Top of WORKING DATA
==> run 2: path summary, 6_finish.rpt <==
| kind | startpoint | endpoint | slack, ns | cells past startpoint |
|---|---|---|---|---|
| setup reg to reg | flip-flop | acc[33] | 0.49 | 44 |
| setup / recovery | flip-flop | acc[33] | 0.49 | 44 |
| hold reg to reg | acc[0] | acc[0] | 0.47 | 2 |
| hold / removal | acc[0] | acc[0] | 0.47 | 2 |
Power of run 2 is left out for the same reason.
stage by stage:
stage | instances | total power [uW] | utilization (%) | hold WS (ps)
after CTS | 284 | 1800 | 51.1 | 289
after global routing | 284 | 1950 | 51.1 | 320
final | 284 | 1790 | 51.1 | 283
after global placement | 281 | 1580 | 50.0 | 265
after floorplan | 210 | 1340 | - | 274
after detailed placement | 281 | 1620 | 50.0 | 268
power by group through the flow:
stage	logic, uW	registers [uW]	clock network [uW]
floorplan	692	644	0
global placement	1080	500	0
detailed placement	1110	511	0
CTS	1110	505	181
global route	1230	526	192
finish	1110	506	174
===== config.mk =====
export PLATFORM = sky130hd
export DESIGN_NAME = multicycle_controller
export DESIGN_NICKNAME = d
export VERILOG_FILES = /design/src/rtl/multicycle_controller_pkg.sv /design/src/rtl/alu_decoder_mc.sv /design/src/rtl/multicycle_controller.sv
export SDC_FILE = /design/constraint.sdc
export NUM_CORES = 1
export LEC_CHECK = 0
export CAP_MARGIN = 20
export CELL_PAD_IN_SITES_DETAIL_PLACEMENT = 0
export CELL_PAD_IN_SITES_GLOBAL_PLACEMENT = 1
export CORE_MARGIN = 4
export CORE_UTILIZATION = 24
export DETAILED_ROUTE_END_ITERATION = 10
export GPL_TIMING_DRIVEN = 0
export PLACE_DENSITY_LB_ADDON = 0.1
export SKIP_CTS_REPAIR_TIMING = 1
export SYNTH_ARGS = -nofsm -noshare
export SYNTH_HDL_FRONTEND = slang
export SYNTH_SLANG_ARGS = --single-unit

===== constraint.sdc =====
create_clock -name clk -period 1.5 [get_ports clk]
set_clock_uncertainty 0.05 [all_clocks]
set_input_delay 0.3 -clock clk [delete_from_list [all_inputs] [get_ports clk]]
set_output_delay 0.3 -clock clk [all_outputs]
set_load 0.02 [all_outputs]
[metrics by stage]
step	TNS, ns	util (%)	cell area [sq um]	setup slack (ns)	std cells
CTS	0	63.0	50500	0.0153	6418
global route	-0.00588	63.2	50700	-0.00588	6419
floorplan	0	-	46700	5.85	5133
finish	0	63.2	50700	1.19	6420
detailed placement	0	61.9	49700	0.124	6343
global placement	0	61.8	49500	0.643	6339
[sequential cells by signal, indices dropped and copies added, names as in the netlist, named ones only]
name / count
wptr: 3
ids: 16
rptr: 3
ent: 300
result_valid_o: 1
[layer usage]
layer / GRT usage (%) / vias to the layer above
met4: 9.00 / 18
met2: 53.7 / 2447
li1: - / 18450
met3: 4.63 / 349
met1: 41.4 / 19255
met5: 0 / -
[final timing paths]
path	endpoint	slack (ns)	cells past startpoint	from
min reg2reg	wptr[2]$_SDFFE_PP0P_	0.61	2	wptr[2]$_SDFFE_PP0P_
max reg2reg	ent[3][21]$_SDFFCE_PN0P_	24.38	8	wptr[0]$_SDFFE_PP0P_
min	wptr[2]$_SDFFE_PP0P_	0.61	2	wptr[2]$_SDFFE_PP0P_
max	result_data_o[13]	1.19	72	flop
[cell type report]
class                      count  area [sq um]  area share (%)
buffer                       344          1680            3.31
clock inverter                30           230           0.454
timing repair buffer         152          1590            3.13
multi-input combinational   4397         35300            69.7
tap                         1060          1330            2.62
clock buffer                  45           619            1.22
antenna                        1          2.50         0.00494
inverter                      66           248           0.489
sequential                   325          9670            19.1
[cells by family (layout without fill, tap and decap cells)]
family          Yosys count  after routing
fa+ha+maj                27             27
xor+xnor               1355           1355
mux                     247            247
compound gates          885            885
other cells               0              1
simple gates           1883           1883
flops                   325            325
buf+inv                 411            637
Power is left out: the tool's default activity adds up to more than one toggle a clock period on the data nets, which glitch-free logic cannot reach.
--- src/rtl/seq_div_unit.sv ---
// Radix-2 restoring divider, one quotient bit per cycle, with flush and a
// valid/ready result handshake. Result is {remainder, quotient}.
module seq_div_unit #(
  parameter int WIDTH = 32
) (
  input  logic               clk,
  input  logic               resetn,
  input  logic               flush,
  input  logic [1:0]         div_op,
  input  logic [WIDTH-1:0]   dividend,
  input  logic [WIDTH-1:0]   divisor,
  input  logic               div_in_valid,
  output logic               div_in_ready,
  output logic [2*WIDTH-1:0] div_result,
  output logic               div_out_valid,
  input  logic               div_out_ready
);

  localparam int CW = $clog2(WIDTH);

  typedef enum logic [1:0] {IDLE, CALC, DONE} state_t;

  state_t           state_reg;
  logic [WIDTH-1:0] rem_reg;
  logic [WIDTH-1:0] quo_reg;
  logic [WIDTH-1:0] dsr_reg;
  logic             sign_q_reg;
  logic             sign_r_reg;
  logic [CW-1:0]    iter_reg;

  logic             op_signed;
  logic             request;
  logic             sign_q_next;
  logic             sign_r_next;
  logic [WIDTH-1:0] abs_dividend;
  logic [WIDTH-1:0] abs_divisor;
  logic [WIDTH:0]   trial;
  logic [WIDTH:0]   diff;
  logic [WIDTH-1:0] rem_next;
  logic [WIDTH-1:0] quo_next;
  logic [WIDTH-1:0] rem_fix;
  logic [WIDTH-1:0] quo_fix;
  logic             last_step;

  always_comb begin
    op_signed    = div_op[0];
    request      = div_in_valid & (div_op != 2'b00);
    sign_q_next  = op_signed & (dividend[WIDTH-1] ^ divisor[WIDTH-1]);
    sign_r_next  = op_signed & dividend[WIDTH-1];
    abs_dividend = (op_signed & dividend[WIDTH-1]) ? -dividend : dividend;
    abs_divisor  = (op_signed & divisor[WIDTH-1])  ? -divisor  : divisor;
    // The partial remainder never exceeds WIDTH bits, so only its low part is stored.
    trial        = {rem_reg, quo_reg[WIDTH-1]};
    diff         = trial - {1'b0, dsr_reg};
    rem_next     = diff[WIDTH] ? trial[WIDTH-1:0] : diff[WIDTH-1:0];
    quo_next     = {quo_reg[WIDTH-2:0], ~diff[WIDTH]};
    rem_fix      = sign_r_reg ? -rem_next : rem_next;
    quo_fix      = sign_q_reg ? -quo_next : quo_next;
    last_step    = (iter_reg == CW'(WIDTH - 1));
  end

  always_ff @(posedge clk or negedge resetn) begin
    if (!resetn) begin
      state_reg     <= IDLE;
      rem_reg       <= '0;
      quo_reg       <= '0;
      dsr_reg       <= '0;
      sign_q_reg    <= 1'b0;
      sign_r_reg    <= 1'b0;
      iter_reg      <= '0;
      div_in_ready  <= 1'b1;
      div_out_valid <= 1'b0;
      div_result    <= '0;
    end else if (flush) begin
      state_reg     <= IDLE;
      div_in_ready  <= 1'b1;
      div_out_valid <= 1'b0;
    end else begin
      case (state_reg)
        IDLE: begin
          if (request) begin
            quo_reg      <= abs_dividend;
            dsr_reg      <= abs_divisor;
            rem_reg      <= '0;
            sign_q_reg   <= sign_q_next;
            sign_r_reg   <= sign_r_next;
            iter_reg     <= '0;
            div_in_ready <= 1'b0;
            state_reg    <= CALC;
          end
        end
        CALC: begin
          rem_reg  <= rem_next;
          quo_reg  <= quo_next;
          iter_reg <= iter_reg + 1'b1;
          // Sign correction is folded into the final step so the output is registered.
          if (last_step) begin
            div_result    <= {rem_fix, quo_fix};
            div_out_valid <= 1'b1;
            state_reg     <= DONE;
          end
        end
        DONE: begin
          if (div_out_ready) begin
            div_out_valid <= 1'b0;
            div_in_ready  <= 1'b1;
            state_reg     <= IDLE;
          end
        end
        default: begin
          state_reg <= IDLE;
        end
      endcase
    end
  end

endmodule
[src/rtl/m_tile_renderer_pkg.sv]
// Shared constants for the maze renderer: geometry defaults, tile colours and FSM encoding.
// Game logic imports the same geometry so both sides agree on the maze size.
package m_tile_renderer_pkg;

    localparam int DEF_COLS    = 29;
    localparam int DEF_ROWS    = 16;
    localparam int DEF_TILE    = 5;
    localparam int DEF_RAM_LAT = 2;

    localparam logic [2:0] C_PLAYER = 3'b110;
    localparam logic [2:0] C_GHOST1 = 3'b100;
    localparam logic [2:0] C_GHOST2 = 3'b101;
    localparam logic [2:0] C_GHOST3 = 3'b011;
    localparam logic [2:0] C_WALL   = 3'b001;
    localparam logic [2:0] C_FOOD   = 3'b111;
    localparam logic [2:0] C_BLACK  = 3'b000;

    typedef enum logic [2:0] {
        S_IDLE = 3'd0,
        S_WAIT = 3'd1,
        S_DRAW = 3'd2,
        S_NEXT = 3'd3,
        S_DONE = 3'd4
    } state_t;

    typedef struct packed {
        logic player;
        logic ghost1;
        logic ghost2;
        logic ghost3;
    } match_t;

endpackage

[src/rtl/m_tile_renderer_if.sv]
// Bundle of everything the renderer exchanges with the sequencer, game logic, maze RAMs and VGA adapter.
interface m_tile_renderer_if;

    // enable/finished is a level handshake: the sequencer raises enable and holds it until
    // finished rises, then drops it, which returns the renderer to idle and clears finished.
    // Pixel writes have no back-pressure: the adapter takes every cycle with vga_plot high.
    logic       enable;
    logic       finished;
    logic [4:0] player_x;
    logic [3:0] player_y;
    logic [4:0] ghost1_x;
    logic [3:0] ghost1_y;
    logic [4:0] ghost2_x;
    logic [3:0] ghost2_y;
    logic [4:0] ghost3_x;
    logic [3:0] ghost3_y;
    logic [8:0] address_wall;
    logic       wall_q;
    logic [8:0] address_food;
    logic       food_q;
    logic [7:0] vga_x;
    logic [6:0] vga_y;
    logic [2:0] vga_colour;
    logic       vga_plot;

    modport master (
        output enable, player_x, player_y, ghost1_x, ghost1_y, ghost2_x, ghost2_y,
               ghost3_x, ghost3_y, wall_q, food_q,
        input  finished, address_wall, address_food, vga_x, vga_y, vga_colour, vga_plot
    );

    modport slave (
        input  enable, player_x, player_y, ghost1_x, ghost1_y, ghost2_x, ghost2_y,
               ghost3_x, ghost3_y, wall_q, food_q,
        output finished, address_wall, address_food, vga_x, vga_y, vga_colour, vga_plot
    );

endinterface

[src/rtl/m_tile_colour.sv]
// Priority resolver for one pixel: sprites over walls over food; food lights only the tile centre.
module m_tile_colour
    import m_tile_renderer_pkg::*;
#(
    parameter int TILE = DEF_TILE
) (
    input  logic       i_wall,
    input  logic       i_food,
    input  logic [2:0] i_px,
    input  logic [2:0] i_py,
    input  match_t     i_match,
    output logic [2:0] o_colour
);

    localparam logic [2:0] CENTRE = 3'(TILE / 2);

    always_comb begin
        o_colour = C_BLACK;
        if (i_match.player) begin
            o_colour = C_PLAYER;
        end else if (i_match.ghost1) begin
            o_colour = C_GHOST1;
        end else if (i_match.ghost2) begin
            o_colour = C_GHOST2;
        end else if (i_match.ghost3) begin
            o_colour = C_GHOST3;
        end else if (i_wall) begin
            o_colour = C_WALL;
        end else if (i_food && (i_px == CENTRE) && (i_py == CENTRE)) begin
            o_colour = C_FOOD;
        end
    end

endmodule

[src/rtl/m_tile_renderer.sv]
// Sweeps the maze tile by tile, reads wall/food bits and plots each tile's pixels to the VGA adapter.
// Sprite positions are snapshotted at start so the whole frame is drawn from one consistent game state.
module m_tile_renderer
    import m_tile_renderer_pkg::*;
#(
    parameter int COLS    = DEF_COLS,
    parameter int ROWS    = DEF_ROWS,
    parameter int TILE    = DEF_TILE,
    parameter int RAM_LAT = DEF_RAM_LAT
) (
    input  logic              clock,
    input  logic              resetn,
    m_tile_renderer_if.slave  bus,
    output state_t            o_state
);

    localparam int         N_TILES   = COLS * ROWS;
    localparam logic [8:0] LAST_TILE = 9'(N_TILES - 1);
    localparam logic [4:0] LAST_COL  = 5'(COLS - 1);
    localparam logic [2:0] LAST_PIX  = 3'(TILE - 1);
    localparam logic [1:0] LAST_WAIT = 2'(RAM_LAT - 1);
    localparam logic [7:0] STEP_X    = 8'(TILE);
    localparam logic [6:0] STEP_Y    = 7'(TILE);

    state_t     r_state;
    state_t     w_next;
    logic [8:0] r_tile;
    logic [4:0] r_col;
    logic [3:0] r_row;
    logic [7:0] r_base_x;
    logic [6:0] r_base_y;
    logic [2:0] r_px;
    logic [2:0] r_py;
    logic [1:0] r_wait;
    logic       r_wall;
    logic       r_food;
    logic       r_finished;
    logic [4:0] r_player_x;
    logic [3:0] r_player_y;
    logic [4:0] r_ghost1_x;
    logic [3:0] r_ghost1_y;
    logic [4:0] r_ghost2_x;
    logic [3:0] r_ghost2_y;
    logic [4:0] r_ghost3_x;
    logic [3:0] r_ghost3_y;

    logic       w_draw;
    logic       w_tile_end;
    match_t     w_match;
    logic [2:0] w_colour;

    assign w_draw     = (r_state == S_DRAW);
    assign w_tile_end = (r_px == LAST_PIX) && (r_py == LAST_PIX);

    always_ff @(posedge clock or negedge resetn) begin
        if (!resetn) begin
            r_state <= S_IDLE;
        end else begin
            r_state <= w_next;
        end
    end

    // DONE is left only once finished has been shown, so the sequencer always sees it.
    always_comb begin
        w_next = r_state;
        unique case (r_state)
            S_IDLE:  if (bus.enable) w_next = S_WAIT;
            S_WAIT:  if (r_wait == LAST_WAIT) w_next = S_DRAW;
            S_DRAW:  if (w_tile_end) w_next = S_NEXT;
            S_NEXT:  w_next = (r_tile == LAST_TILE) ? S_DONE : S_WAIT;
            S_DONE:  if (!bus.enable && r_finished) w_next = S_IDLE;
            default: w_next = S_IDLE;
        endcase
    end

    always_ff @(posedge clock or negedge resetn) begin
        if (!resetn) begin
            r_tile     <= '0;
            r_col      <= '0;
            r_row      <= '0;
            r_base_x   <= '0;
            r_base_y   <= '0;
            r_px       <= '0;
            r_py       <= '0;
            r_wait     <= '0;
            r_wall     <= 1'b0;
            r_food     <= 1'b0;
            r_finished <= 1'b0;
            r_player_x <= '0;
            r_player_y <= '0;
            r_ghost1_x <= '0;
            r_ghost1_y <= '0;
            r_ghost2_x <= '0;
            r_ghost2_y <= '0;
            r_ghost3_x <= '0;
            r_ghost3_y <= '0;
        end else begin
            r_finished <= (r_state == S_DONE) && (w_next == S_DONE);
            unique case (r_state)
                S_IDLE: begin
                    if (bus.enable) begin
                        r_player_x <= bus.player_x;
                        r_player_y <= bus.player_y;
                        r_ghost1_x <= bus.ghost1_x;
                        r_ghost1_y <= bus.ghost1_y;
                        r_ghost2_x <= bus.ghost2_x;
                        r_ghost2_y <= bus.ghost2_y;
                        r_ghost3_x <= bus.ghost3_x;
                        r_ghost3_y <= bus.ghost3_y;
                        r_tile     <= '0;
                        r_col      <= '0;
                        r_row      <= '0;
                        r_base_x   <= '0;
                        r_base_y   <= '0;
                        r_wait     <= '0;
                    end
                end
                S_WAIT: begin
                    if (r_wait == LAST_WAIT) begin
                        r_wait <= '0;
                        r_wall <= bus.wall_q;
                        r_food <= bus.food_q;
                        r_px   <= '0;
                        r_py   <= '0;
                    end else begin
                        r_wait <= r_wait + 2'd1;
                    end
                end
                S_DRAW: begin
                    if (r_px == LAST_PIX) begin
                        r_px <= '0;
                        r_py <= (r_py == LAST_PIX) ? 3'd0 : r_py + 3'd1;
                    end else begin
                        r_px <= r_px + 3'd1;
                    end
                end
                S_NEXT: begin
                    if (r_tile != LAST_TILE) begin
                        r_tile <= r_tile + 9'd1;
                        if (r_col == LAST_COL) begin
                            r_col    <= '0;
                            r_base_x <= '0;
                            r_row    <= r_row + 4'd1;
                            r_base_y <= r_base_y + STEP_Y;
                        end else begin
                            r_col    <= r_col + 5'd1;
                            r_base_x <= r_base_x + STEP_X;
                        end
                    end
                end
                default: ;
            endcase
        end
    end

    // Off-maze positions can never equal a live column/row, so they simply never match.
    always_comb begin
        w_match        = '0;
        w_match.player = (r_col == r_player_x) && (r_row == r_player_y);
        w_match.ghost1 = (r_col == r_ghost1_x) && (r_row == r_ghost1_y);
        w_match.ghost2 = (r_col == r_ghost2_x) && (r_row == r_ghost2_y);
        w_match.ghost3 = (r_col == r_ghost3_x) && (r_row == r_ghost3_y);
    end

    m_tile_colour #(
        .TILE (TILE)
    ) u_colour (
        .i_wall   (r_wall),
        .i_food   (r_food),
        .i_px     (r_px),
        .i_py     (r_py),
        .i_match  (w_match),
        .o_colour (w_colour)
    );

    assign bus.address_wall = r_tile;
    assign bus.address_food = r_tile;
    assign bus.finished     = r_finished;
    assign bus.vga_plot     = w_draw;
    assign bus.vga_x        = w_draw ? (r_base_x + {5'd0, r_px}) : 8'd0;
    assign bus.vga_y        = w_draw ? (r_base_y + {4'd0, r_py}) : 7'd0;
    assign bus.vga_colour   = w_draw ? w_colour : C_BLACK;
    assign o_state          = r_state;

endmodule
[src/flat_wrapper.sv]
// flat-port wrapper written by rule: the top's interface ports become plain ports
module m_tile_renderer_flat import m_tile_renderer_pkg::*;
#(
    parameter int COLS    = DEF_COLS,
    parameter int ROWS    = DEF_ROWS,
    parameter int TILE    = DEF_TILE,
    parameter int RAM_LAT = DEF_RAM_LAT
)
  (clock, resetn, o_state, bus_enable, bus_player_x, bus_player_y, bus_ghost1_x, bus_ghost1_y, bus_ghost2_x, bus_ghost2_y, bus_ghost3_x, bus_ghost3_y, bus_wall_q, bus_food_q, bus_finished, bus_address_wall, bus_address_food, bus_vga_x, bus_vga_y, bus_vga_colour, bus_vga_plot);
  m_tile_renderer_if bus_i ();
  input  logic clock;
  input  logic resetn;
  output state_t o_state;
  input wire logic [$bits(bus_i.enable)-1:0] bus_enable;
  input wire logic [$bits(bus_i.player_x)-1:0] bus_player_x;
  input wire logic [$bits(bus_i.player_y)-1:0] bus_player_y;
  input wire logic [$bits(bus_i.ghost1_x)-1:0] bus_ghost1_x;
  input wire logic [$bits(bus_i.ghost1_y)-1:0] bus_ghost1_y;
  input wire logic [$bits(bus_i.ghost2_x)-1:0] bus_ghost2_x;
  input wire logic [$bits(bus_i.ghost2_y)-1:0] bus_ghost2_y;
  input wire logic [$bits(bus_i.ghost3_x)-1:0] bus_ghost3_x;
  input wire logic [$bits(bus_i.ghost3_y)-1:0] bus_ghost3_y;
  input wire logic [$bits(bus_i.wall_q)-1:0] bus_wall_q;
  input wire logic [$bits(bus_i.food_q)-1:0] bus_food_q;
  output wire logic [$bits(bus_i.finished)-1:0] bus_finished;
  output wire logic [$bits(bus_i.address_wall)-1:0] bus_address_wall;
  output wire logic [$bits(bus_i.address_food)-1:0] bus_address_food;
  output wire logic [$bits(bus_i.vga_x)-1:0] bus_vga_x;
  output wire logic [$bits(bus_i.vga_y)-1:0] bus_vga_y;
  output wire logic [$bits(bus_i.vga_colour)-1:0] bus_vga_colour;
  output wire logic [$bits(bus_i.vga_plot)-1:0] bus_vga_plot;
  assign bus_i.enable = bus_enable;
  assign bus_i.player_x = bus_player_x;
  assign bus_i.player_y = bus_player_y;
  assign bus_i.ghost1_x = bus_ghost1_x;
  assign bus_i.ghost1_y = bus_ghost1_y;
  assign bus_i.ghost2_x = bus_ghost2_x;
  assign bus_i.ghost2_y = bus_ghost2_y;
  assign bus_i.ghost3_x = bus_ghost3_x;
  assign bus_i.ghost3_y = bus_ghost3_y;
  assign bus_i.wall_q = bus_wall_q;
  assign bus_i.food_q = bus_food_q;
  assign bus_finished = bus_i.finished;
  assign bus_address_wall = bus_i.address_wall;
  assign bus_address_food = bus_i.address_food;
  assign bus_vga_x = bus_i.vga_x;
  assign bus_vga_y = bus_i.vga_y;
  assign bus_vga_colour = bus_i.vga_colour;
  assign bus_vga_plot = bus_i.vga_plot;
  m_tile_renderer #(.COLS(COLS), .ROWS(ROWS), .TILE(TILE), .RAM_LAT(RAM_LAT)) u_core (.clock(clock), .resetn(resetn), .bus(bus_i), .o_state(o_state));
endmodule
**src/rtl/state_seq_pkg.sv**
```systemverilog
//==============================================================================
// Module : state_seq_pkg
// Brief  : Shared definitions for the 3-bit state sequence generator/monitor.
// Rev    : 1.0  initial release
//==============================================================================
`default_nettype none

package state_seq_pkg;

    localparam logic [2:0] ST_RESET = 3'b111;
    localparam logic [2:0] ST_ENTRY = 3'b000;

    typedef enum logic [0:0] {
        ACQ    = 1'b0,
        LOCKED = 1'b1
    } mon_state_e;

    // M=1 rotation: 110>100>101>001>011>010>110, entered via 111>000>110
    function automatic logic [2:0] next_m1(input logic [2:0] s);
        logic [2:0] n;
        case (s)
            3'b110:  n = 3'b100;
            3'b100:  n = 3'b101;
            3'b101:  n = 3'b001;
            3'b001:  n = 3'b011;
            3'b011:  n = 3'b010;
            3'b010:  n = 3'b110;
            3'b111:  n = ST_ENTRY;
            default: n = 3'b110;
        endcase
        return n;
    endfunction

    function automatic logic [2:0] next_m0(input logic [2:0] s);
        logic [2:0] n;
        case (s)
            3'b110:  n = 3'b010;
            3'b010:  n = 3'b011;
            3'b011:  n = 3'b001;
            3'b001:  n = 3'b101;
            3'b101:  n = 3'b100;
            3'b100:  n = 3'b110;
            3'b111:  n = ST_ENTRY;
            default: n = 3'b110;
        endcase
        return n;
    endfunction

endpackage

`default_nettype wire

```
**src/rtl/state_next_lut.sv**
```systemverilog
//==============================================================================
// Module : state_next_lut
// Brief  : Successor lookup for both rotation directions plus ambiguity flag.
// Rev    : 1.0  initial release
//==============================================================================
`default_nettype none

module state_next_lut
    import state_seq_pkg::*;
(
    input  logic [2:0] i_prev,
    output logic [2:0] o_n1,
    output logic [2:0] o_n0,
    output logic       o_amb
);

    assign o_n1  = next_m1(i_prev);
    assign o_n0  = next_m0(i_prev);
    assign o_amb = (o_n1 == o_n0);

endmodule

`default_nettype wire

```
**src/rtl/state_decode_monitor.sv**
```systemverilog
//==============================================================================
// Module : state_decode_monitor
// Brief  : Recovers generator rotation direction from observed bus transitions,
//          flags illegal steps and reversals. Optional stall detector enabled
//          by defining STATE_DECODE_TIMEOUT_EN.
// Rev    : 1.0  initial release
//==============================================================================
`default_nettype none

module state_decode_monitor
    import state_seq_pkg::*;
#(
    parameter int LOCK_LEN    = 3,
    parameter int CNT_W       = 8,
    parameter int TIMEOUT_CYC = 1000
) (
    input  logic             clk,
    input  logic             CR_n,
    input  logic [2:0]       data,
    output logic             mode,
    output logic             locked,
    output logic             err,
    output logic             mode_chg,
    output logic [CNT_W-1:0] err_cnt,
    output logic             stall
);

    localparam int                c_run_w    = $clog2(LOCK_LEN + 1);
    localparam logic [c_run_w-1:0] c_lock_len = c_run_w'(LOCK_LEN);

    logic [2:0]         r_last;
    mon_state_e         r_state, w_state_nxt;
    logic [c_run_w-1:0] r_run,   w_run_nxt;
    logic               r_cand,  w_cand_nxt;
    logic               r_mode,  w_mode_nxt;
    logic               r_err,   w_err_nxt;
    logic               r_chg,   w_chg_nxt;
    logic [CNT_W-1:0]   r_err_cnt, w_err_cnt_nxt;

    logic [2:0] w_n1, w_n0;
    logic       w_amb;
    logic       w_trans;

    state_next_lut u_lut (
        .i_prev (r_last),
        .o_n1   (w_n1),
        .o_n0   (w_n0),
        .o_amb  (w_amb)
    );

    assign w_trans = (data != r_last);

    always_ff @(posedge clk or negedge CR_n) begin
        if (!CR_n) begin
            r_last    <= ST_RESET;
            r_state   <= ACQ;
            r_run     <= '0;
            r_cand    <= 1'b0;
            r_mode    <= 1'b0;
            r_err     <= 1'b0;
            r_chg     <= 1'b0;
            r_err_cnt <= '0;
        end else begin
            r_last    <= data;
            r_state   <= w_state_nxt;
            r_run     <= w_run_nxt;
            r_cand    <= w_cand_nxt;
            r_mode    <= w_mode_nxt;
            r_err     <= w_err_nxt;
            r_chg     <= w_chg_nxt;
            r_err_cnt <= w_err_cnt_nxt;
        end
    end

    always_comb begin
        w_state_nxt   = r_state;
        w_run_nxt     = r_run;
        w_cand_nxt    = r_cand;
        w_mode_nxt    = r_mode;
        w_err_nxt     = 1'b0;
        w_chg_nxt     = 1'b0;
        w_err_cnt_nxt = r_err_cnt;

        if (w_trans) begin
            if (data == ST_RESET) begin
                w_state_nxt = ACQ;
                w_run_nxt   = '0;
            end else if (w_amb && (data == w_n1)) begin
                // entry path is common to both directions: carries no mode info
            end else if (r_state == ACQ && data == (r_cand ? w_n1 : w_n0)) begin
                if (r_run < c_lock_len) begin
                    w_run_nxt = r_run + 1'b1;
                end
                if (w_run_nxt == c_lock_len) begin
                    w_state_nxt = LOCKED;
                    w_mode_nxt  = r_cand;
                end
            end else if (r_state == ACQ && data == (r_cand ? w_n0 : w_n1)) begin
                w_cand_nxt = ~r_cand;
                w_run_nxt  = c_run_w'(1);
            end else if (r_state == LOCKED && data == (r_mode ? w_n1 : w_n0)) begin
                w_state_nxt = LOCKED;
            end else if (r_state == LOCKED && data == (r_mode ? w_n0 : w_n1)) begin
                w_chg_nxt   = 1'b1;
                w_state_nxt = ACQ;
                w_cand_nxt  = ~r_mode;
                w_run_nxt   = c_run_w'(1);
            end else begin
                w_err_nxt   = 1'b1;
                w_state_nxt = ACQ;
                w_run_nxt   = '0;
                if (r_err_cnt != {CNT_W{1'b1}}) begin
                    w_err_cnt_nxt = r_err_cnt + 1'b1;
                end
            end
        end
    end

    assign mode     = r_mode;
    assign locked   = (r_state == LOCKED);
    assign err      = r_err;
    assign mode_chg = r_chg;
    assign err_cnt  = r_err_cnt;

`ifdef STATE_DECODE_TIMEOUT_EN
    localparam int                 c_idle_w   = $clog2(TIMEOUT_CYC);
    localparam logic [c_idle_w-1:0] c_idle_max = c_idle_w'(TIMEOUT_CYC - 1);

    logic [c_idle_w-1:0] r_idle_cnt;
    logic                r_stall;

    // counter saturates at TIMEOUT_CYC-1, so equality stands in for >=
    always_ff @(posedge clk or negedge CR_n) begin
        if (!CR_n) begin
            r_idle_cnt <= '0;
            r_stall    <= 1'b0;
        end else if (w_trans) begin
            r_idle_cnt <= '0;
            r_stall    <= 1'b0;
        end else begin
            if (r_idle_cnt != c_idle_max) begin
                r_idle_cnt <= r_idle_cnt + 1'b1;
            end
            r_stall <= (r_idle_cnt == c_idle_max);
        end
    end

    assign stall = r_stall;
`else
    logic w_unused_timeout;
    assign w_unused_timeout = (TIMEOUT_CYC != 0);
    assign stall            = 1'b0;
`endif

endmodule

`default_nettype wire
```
Bottom of WORKING DATA
## [GOAL OF THE EXERCISE]
From the data, pick out every line that includes "after".

## [ANSWER BOX]
after CTS | 284 | 1800 | 51.1 | 289
after global routing | 284 | 1950 | 51.1 | 320
after global placement | 281 | 1580 | 50.0 | 265
after floorplan | 210 | 1340 | - | 274
after detailed placement | 281 | 1620 | 50.0 | 268
family          Yosys count  after routing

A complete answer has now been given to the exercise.